## THE TASK
In the records below, find each line with "wword" and copy it.

============

## src/rtl/regbank_pkg.sv

```systemverilog
package regbank_pkg;
  localparam int unsigned DATA_W = 16;

  typedef enum logic [2:0] {
    MODE_W  = 3'd0,
    MODE_WR = 3'd1,
    MODE_RO = 3'd2,
    MODE_VS = 3'd3,
    MODE_HS = 3'd4
  } reg_mode_e;

  function automatic logic [DATA_W-1:0] width_mask(input int unsigned w);
    return DATA_W'((33'd1 << w) - 33'd1);
  endfunction
endpackage

```

## src/rtl/regbank_sync_rise.sv

```systemverilog
module regbank_sync_rise #(
  parameter int unsigned STAGES = 2
) (
  input  logic clk_i,
  input  logic rst_ni,
  input  logic async_i,
  output logic rise_o
);
  logic [STAGES:0] sh_q;

  always_ff @(posedge clk_i or negedge rst_ni) begin
    if (!rst_ni) sh_q <= '0;
    else         sh_q <= {sh_q[STAGES-1:0], async_i};
  end

  assign rise_o = sh_q[STAGES-1] & ~sh_q[STAGES];

  // commit strobe is a single-cycle pulse
  assert_rise_single_R8: assert property (@(posedge clk_i) disable iff (!rst_ni)
    rise_o |=> !rise_o);
endmodule

```

## src/rtl/regbank_slot.sv

```systemverilog
module regbank_slot
  import regbank_pkg::*;
#(
  parameter reg_mode_e   MODE  = MODE_WR,
  parameter int unsigned WIDTH = 16
) (
  input  logic              clk_i,
  input  logic              rst_ni,
  input  logic              wr_i,
  input  logic [DATA_W-1:0] wdata_i,
  input  logic              vrise_i,
  input  logic              hrise_i,
  input  logic [DATA_W-1:0] stat_i,
  output logic [DATA_W-1:0] ctrl_o,
  output logic [DATA_W-1:0] rdata_o
);
  localparam logic [DATA_W-1:0] MASK = width_mask(WIDTH);

  if (MODE == MODE_RO) begin : g_ro
    logic unused_ro;
    assign unused_ro = ^{clk_i, rst_ni, wr_i, wdata_i, vrise_i, hrise_i};
    assign ctrl_o  = '0;
    assign rdata_o = stat_i & MASK;
  end else if (MODE == MODE_VS || MODE == MODE_HS) begin : g_shadow
    logic              commit;
    logic [DATA_W-1:0] shadow_q, act_q;
    logic              unused_sh;
    assign unused_sh = ^stat_i;
    assign commit = (MODE == MODE_VS) ? vrise_i : hrise_i;

    always_ff @(posedge clk_i or negedge rst_ni) begin
      if (!rst_ni) begin
        shadow_q <= '0;
        act_q    <= '0;
      end else begin
        if (wr_i)   shadow_q <= wdata_i & MASK;
        if (commit) act_q    <= shadow_q;   // old shadow: same-edge write waits
      end
    end

    assign ctrl_o  = act_q;
    assign rdata_o = shadow_q;

    assert_commit_load_R8: assert property (@(posedge clk_i) disable iff (!rst_ni)
      commit |=> ctrl_o == $past(rdata_o));
    assert_commit_hold_R9: assert property (@(posedge clk_i) disable iff (!rst_ni)
      !commit |=> $stable(ctrl_o));
    assert_shadow_read_R11: assert property (@(posedge clk_i) disable iff (!rst_ni)
      wr_i |=> rdata_o == ($past(wdata_i) & MASK));
  end else begin : g_plain
    logic [DATA_W-1:0] val_q;
    logic              unused_pl;
    assign unused_pl = ^{vrise_i, hrise_i, stat_i};

    always_ff @(posedge clk_i or negedge rst_ni) begin
      if (!rst_ni)   val_q <= '0;
      else if (wr_i) val_q <= wdata_i & MASK;
    end

    assign ctrl_o  = val_q;
    assign rdata_o = (MODE == MODE_WR) ? val_q : '0;

    assert_wr_load_R2: assert property (@(posedge clk_i) disable iff (!rst_ni)
      wr_i |=> ctrl_o == ($past(wdata_i) & MASK));
    assert_wr_hold_R2: assert property (@(posedge clk_i) disable iff (!rst_ni)
      !wr_i |=> $stable(ctrl_o));
    assert_no_upper_bits_R4: assert property (@(posedge clk_i) disable iff (!rst_ni)
      (ctrl_o & ~MASK) == '0);
  end
endmodule

```

## src/rtl/ctl_regbank.sv

```systemverilog
module ctl_regbank
  import regbank_pkg::*;
#(
  parameter int unsigned                NREG      = 6,
  parameter int unsigned                ADDR_W    = 8,
  parameter int unsigned                SYNC_FF   = 2,
  parameter logic [NREG-1:0][2:0]       REG_MODE  = {3'd1, 3'd4, 3'd3, 3'd2, 3'd1, 3'd0},
  parameter logic [NREG-1:0][4:0]       REG_WIDTH = {5'd8, 5'd9, 5'd16, 5'd10, 5'd12, 5'd16}
) (
  input  logic                         clk_i,
  input  logic                         rst_ni,
  input  logic [ADDR_W-1:0]            addr_i,
  input  logic                         hi_i,
  input  logic                         wr_en_i,
  input  logic [7:0]                   wdata_i,
  output logic [7:0]                   rdata_o,
  input  logic                         vsync_i,
  input  logic                         hsync_i,
  input  logic [NREG-1:0][DATA_W-1:0]  stat_i,
  output logic [NREG-1:0][DATA_W-1:0]  ctrl_o
);
  localparam logic [ADDR_W-1:0] LAST_ADDR = ADDR_W'(NREG - 1);

  logic                        vrise, hrise;
  logic [7:0]                  stage_q;
  logic [DATA_W-1:0]           wword;
  logic [NREG-1:0][DATA_W-1:0] rd_w;
  logic [DATA_W-1:0]           rd_sel;

  regbank_sync_rise #(.STAGES(SYNC_FF)) i_vsync (
    .clk_i, .rst_ni, .async_i(vsync_i), .rise_o(vrise));
  regbank_sync_rise #(.STAGES(SYNC_FF)) i_hsync (
    .clk_i, .rst_ni, .async_i(hsync_i), .rise_o(hrise));

  // upper byte waits here until the lower byte completes the word
  always_ff @(posedge clk_i or negedge rst_ni) begin
    if (!rst_ni)                stage_q <= '0;
    else if (wr_en_i && hi_i)   stage_q <= wdata_i;
  end

  assign wword = {stage_q, wdata_i};

  for (genvar i = 0; i < NREG; i++) begin : g_slot
    logic wr;
    assign wr = wr_en_i && !hi_i && (addr_i == ADDR_W'(i));

    regbank_slot #(
      .MODE (reg_mode_e'(REG_MODE[i])),
      .WIDTH(int'(REG_WIDTH[i]))
    ) i_slot (
      .clk_i,
      .rst_ni,
      .wr_i    (wr),
      .wdata_i (wword),
      .vrise_i (vrise),
      .hrise_i (hrise),
      .stat_i  (stat_i[i]),
      .ctrl_o  (ctrl_o[i]),
      .rdata_o (rd_w[i])
    );
  end

  always_comb begin
    rd_sel = '0;
    for (int i = 0; i < NREG; i++) begin
      if (addr_i == ADDR_W'(i)) rd_sel = rd_w[i];
    end
  end

  assign rdata_o = hi_i ? rd_sel[15:8] : rd_sel[7:0];

  assert_hi_staged_only_R2: assert property (@(posedge clk_i) disable iff (!rst_ni)
    (wr_en_i && hi_i && !vrise && !hrise) |=> $stable(ctrl_o));
  assert_unmapped_read_R12: assert property (@(posedge clk_i) disable iff (!rst_ni)
    (addr_i > LAST_ADDR) |-> rdata_o == 8'h00);
  assert_unmapped_write_R12: assert property (@(posedge clk_i) disable iff (!rst_ni)
    (wr_en_i && addr_i > LAST_ADDR && !vrise && !hrise) |=> $stable(ctrl_o));
endmodule

```

## config.mk

```make
export PLATFORM = sky130hd
export DESIGN_NAME = ctl_regbank
export DESIGN_NICKNAME = d
export VERILOG_FILES = /design/src/rtl/regbank_pkg.sv /design/src/rtl/regbank_sync_rise.sv /design/src/rtl/regbank_slot.sv /design/src/rtl/ctl_regbank.sv
export SDC_FILE = /design/constraint.sdc
export NUM_CORES = 1
export LEC_CHECK = 0
export ABC_AREA = 1
export BUFFER_PORTS_ARGS = -buffer_cell sky130_fd_sc_hd__buf_4
export CORE_MARGIN = 3
export CORE_UTILIZATION = 30
export DETAILED_ROUTE_END_ITERATION = 16
export PLACE_DENSITY = 0.67
export SLEW_MARGIN = 20
export SYNTH_ARGS = -nofsm -noshare
export SYNTH_HDL_FRONTEND = slang
export SYNTH_SLANG_ARGS = --single-unit
```

## constraint.sdc

```tcl
create_clock -name clk_i -period 1.5 [get_ports clk_i]
set_input_delay 0.075 -clock clk_i [delete_from_list [all_inputs] [get_ports clk_i]]
set_output_delay 0.075 -clock clk_i [all_outputs]
set_load 0.01 [all_outputs]
```

==> flow_summary.json, run 1 <==
{
  "synth_area_sq_um": 4624,
  "firstDrtPassIters": 5,
  "area_growth_pct": 31.22,
  "cts_tree": "built",
  "synth_area_leaders": "dfrtp_1, nand2_1, buf_4",
  "grt_pass1_vias": 3394,
  "row_count": 44,
  "synth_edf_count": 0,
  "yosysSeqAreaShare": 0.5411,
  "num_vias": 3701,
  "gp_congestion": 0.9115,
  "cts-htree-levels": 3,
  "die_w_microns": 130.2,
  "netlist_instances": 515,
  "power.static_leakage_uw": 0.003158,
  "yosysWarnings": 0,
  "period_needed_ns": 1.483,
  "m1WireLength_microns": 5720,
  "grt_start_max_net_pins": 35,
  "start_util": 0.3123,
  "clock_path_buffers": 2,
  "crit_required_ns": 1.42,
  "end_kind": "output port",
  "dp_hpwl_microns": 9332,
  "critPathLaunchType": "primary input",
  "synth_top_cell_area_share": 0.5411,
  "synth_top_flop_cell": "dfrtp_1",
  "clk_pin_slew_worst_paths_ns": 0.06,
  "crit_fanout": 6,
  "worst_ep_arrival_time_ns": 1.41,
  "wl_met3_microns": 946,
  "peakVddDrop_mv": 0.4578,
  "synth_cell_types": 26,
  "drt_iter0_drc": 281,
  "rsz0062_at_grt": "yes",
  "antenna_found_initial": 0,
  "stdcell_area_sq_um": 6068,
  "drive_gt1_frac": 0.3437,
  "die_h_microns": 130.2,
  "grt_pass1_wl_microns": 19180,
  "die_area_sq_um": 16940,
  "fin_hold_ws_ns": 0.1231,
  "ant_nets": 0,
  "num_io_pins": 222,
  "hp-class": "in2reg",
  "dp_cells": 794,
  "maxUsedRoutingLayer": "met4",
  "hold_viol_final": 0,
  "wl_met2_microns": 5877,
  "status": "complete, no violations",
  "numCtsBuffers": 9,
  "drc": 0,
  "instances_no_fill": 830,
  "setup_viol": 0,
  "synth_top_cell_by_area": "dfrtp_1",
  "final_util": 0.4098,
  "synth.avg_cell_area_sq_um": 8.979,
  "drt-vias-per-instance": 4.459,
  "n_antenna_cell": 0,
  "slew_violations": 0,
  "clk_latency_ns": 0.35,
  "clockRootBuffer": "clkbuf_16",
  "fin_worst_skew_ns": 0.008112,
  "worstSetupPathType": "in2out",
  "post_drt_wl_per_cell_microns": 15.35,
  "final.period_utilization": 0.9889,
  "postSynth.asyncResetShare": 1.000,
  "track_usage": 0.1512,
  "finalSetupTns_ns": 0,
  "core_sq_um": 14810,
  "dpl_cell_area_sq_um": 5508,
  "numPortBuffers": 100,
  "final_nets": 760,
  "synth_seq_cells": 100,
  "powerDensity_nw_per_um2": 919.0,
  "max_cap_violations": 0,
  "overflow": 0,
  "wl_microns": 12740,
  "timing.fmax_ghz": 0.6742,
  "cts_sinks": 100
}
==> registers in the layout, summed over array words and instances (netlist names) <==
register               count
g_slot.i_slot.rdata_o     25
i_vsync.sh_q               3
g_slot.i_slot.ctrl_o      61
stage_q                    8
i_hsync.sh_q               3
==> what timing repair did <==
| item | CTS | global route |
|---|---|---|
| hold buffers | 3 | 0 |
| hold endpoints to repair | 52 | 0 |
| gates resized for setup | 3 | 44 |
| endpoints found under the setup margin | 3 | 8 |
| buffers inserted | 0 | 18 |
| pin swaps | 0 | 21 |
==> per-layer routing <==
layer | GRT usage | vias up
met5 | 0 | -
met4 | 0.04951 | 0
met3 | 0.03520 | 16
met2 | 0.2320 | 125
met1 | 0.2114 | 1737
li1 | - | 1823
==> layout make-up <==
cell class,count,area (sq um)
clock buffer,9,225.2
inverter,50,201.4
sequential,100,2502
multi-input combinational,348,1782
clock inverter,6,46.29
timing repair buffer,133,1081
fill,1473,8741
tap,184,230.2
==> final timing paths <==
check                                 from                         end  slack, ns  cells after the start
hold reg to reg            i_vsync.sh_q[0]             i_vsync.sh_q[1]       0.35                      0
setup reg to reg           i_hsync.sh_q[1]  g_slot[4].i_slot.ctrl_o[5]       0.27                      2
min in group asynchronous           rst_ni  g_slot[4].i_slot.ctrl_o[3]       0.20                      2
setup / recovery                 addr_i[5]                  rdata_o[4]       0.02                     13
hold / removal                  wdata_i[3]  g_slot[5].i_slot.ctrl_o[3]       0.12                      3
max in group asynchronous           rst_ni  g_slot[0].i_slot.ctrl_o[9]       0.75                      3
==> per-stage QoR <==
step / total power (uW) / worst slack, ns
CTS: 5599 / 0.009130
floorplan: 3201 / 0.2903
global route: 5860 / -0.04990
detailed placement: 3438 / 0.001788
finish: 5577 / 0.01670
global placement: 3432 / 0.02528
==> where the power goes <==
part | switching (uW) | internal [uW] | total (uW)
clock network | 1030 | 1130 | 2160
logic | 349 | 218 | 567
registers | 58.1 | 2790 | 2850
total | 1430 | 4140 | 5580
==> worst max-delay path, cell delays in order <==
cell and delay (ns):
buf_6 0.10, inv_4 0.05, nand2_4 0.05, nor2_4 0.18, nand2_4 0.08, nor2_4 0.21
clkinv_4 0.11, buf_6 0.15, o21ai_2 0.11, inv_1 0.04, nand2_1 0.06, nand2_2 0.06
buf_6 0.12
==> cells by family (layout without fill, tap and decap cells) <==
kind of cell | count (synthesis) | in the layout | synth area share
buffers and inverters | 101 | 198 | 0.1172
multiplexers | 14 | 14 | 0.03409
AO/OA/AOI/OAI | 94 | 94 | 0.1161
AND/OR/NAND/NOR | 205 | 205 | 0.1907
flip-flops | 100 | 100 | 0.5411
other | 1 | 35 | 0.0008109
==> cells in the final DEF (no fill, tap or decap), types with 2 or more instances in the layout <==
| cell type | count |
|---|---|
| a21oi_1 | 3 |
| buf_12 | 3 |
| buf_4 | 117 |
| buf_6 | 10 |
| clkbuf_16 | 9 |
| clkinv_2 | 3 |
| conb_1 | 35 |
| dfrtp_1 | 100 |
| dlygate4sd3_1 | 3 |
| inv_1 | 37 |
| inv_2 | 8 |
| inv_4 | 3 |
| inv_6 | 2 |
| mux2_2 | 14 |
| nand2_1 | 145 |
| nand2_2 | 11 |
| nand2_4 | 5 |
| nand3_1 | 13 |
| nand3_2 | 2 |
| nor2_1 | 16 |
| nor2_2 | 3 |
| nor2_4 | 6 |
| nor3b_1 | 2 |
| o21ai_0 | 41 |
| o21ai_1 | 27 |
| o21ai_2 | 21 |
==> cell usage after synthesis, types with 7 or more instances <==
| cell type | count |
|---|---|
| o21ai_0 | 44 |
| mux2_2 | 14 |
| o21ai_2 | 17 |
| nand3_1 | 13 |
| nor2_1 | 19 |
| buf_4 | 36 |
| dfrtp_1 | 100 |
| o21ai_1 | 28 |
| inv_1 | 42 |
| nand2_1 | 154 |
| buf_2 | 9 |
| inv_2 | 7 |
(Power assumes the default switching activity.)
==> inputs of run 2 (changes only) <==
Settings changed: ABC_AREA 1 to not set, PLACE_DENSITY 0.67 to not set.
==> run 2 against run 1 <==
Net effect: the run now ends with setup timing left; first-iteration DRC count down 48%; total power rose by 8.5%; final cell count fell by 18%; core utilization rose by 1.9 points; critical path depth is 8 lower; combinational power grew 16%; wire length fell by 3.4%; die area rose by 0.47%; synthesized cell count fell by 34%; count of clock-buffer cells in the layout is 1 higher; sequential cell count did not move; critical path type is now reg2out; largest cell class unchanged.
==> flow_summary.json, run 2 <==
{
  "area_growth_pct": 37.00,
  "antenna_found_initial": 0,
  "grt_pass1_vias": 3417,
  "cts_sinks": 100,
  "clk_latency_ns": 0.35,
  "yosysSeqAreaShare": 0.5385,
  "max-slew-margin-rel": 0.6490,
  "synth_edf_count": 0,
  "drc": 0,
  "overflow": 0,
  "yosysWarnings": 0,
  "final_common_cell": "buf_4",
  "rsz0062_at_grt": "yes",
  "layout_common_cells": "buf_4, dfrtp_1, mux2_2",
  "synth_cell_types": 47,
  "drt_iter0_drc": 145,
  "peakVddDrop_mv": 0.5599,
  "start_util": 0.3126,
  "hp-class": "in2reg",
  "ant_nets": 0,
  "final.period_utilization": 1.249,
  "setup_slack_ns": -0.3740,
  "powerDensity_nw_per_um2": 950.4,
  "num_vias": 3241,
  "synth_area_sq_um": 4647,
  "worstSetupPathType": "reg2out",
  "synth_top_flop_cell": "dfrtp_1",
  "synth_area_leaders": "dfrtp_1, mux2_2, buf_4",
  "n_antenna_cell": 0,
  "die_h_microns": 130.5,
  "max_cap_violations": 0,
  "cts_tree": "built",
  "dpl_cell_area_sq_um": 5791,
  "largest_reg_flops": 61,
  "clock_path_buffers": 2,
  "track_usage": 0.1504,
  "numPortBuffers": 100,
  "violations": "setup timing",
  "gp_congestion": 0.9539,
  "power.static_leakage_uw": 0.003298,
  "firstDrtPassIters": 4,
  "synth.avg_cell_area_sq_um": 13.59,
  "stdcell_area_sq_um": 6366,
  "worst_ep_arrival_time_ns": 1.80,
  "end_kind": "output port",
  "final_nets": 613,
  "wl_microns": 12300,
  "crit_required_ns": 1.42,
  "row_count": 44,
  "timing.fmax_ghz": 0.5336,
  "synth_common_cells": "dfrtp_1, mux2_2, buf_4",
  "fin_worst_skew_ns": 0.009534,
  "grt_pass1_wl_microns": 19200,
  "worst_pin_slew_ns": 0.5252,
  "fin_hold_ws_ns": 0.02336,
  "drt-vias-per-instance": 4.738,
  "dp_hpwl_microns": 9384,
  "die_area_sq_um": 17020,
  "drive_gt1_frac": 0.5940,
  "core_sq_um": 14860,
  "period_needed_ns": 1.874,
  "synth_top_cell_area_share": 0.5385,
  "die_w_microns": 130.5,
  "setup_viol": 8,
  "synth_seq_cells": 100,
  "synth_top_cell_by_area": "dfrtp_1",
  "clk_pin_slew_worst_paths_ns": 0.07,
  "clockRootBuffer": "clkbuf_16",
  "slew_violations": 0,
  "postSynth.asyncResetShare": 1.000,
  "cts-htree-levels": 3,
  "finalSetupTns_ns": -1.742,
  "dp_slack_ns": -0.2168,
  "num_io_pins": 222,
  "grt_start_max_net_pins": 38,
  "numCtsBuffers": 9,
  "crit_fanout": 2,
  "hold_viol_final": 0,
  "post_drt_wl_per_cell_microns": 17.98,
  "status": "complete, but fails checks",
  "netlist_instances": 342,
  "critPathLaunchType": "flop"
}
-- run 2: changes by cell type after synthesis, moves of 11 or more --
cell	change
mux2_2	+86
nand3_1	-11
nor2_1	-14
inv_1	-39
o21ai_2	-17
nand2_1	-149
o21ai_0	-41
o21ai_1	-28
-- run 2: worst max-delay path, stage by stage, from the launching register on --
cell and delay, ns:
dfrtp_1 0.39, mux2_4 0.28, a221oi_2 0.28, nor4_2 0.07
a221o_1 0.28, buf_4 0.15
-- run 2: per-layer routing --
layer,wire [microns],track usage,vias up
met2,5711,0.2339,132
met1,5557,0.2066,1610
met3,847,0.04228,18
met4,186,0.04295,0
li1,-,-,1481
met5,0,0,-
-- run 2: kinds of logic (layout without fill, tap and decap cells) --
family          count (synthesis)  count (layout)  synth area share
buf+inv                        53             177           0.07674
compound gates                 34              34           0.05224
mux                           101             101            0.2445
other cells                     1              35         0.0008070
simple gates                   53              53           0.08724
flops                         100             100            0.5385
-- run 2: stage by stage --
step	utilization	instances	total power [uW]
finish	0.4283	684	6050
global route	0.4283	684	6330
CTS	0.4237	682	6130
detailed placement	0.3896	654	3552
global placement	0.3896	654	3536
floorplan	-	376	3249
-- run 2: what timing repair did --
| item | CTS | global route |
|---|---|---|
| endpoints found under the setup margin | 8 | 32 |
| hold buffers | 4 | 0 |
| cloned | 0 | 0 |
| resized for setup | 17 | 15 |
| setup buffers | 8 | 2 |
| endpoints found under the hold margin | 35 | 0 |
| pin swaps | 13 | 8 |
-- run 2: path summary, 6_finish.rpt --
kind / from / end / slack (ns) / depth (start not counted)
max reg2reg: i_hsync.sh_q[1] / g_slot[4].i_slot.ctrl_o[3] / 0.30 / 2
min in group asynchronous: rst_ni / g_slot[0].i_slot.ctrl_o[13] / 0.25 / 2
min: wdata_i[0] / g_slot[5].i_slot.ctrl_o[0] / 0.02 / 2
max: g_slot[1].i_slot.ctrl_o[2] / rdata_o[2] / -0.37 / 5
min reg2reg: i_hsync.sh_q[0] / i_hsync.sh_q[1] / 0.35 / 0
max in group asynchronous: rst_ni / i_vsync.sh_q[1] / 0.71 / 3
-- run 2: final cells by class --
type	instances	area, sq um
clock buffers	10	239.0
clock inverters	6	86.33
fillers	1394	8498
inverters	3	11.26
multi-input cells	223	2013
flip-flops and latches	100	2502
well taps	184	230.2
repair buffers	158	1284
-- run 2: report_power, final --
part | leakage (uW) | total, uW | switching [uW] | internal, uW
combinational | 0.00178 | 655 | 336 | 318
sequential | 0.00136 | 2880 | 76.7 | 2800
clock | 0.000159 | 2520 | 1010 | 1510
total | 0.00330 | 6050 | 1420 | 4630
==> inputs of run 3 (changes only) <==
Settings changed: SETUP_SLACK_MARGIN set to 0.02.
==> run 3 against run 2 <==
Net effect: the run still ends with setup timing left; fmax fell by 0.17%; wire length rose by 1.6%; cell area rose by 0.88%; sequential share of layout area fell by 0.34 points; die area did not move; clock skew rose by 0.00057 ns; register-to-register slack barely moved; largest power group unchanged; critical endpoint unchanged.
==> flow_summary.json, run 3 (synthesis gave the netlist of run 2 again) <==
{
  "status": "complete, but fails checks",
  "violations": "setup timing",
  "path_buf_inv": 1,
  "drc": 0,
  "overflow": 0,
  "area_growth_pct": 38.21,
  "worstSetupPathType": "reg2out",
  "regArea_sq_um": 2502,
  "peakVddDrop_mv": 0.5595,
  "timing.fmax_ghz": 0.5327,
  "antenna_found_initial": 0,
  "die_h_microns": 130.5,
  "numCtsBuffers": 9,
  "fin_worst_skew_ns": 0.01011,
  "n_antenna_cell": 0,
  "num_io_pins": 222,
  "crit_required_ns": 1.42,
  "grt_start_max_net_pins": 38,
  "power.static_leakage_uw": 0.003313,
  "wl_microns": 12490,
  "crit_fanout": 2,
  "final_nets": 613,
  "numPortBuffers": 100,
  "worst_pin_slew_ns": 0.5254,
  "cts_tree": "built",
  "hold_viol_final": 0,
  "rsz0062_at_grt": "yes",
  "worst-path-stages": 5,
  "hp-class": "in2reg",
  "slew_violations": 0,
  "row_count": 44,
  "max-slew-margin-rel": 0.6497,
  "drt-vias-per-instance": 4.749,
  "dp_slack_ns": -0.2168,
  "slowest_stage": "dfrtp_1",
  "drt_iter0_drc": 172,
  "dp_hpwl_microns": 9384,
  "clock_path_buffers": 2,
  "num_vias": 3248,
  "crit_path_max_incr_delay_ns": 0.39,
  "die_area_sq_um": 17020,
  "period_needed_ns": 1.877,
  "cts-htree-levels": 3,
  "ant_nets": 0,
  "end_kind": "output port",
  "clk_latency_ns": 0.35,
  "powerDensity_nw_per_um2": 945.1,
  "die_w_microns": 130.5,
  "hold_depth": 2,
  "max_cap_violations": 0,
  "setup_slack_ns": -0.3771,
  "grt_pass1_wl_microns": 19200,
  "reg2reg_depth": 2,
  "core_sq_um": 14860,
  "multi_input_area_sq_um": 2066,
  "gp_congestion": 0.9539,
  "layout_common_cells": "buf_4, dfrtp_1, mux2_2",
  "drive_gt1_frac": 0.5940,
  "worst_ep_arrival_time_ns": 1.80,
  "clk_pin_slew_worst_paths_ns": 0.07,
  "final_common_cell": "buf_4",
  "crit_chain": "mux2_4, a221oi_2, nor4_2, a221o_1, buf_4",
  "start_util": 0.3126,
  "critPathLaunchType": "flop",
  "grt_pass1_vias": 3417,
  "track_usage": 0.1504,
  "post_drt_wl_per_cell_microns": 18.27,
  "final.period_utilization": 1.251,
  "fillers": 1395,
  "crit_family": "compound AO/OA/AOI/OAI gates",
  "firstDrtPassIters": 4,
  "cts_sinks": 100,
  "setup_viol": 8,
  "clockRootBuffer": "clkbuf_16",
  "fin_hold_ws_ns": 0.01880,
  "largest_reg_flops": 61
}
## run 3: cell counts in the layout (fill, tap and decap cells not counted)
No cell type changed its count.
## run 3: power breakdown
part           total (uW)  switching, uW  internal, uW
Sequential           2880           80.2          2800
Combinational         665            340           326
Clock                2520           1010          1510
## run 3: what timing repair did
action | CTS | global route
hold endpoints to repair | 35 | 0
pin swaps | 13 | 8
resized for setup | 17 | 30
hold buffers | 4 | 0
buffers inserted | 8 | 2
setup endpoints to repair | 8 | 36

============

## TASK RESPONSE
  logic [DATA_W-1:0]           wword;
  assign wword = {stage_q, wdata_i};
      .wdata_i (wword),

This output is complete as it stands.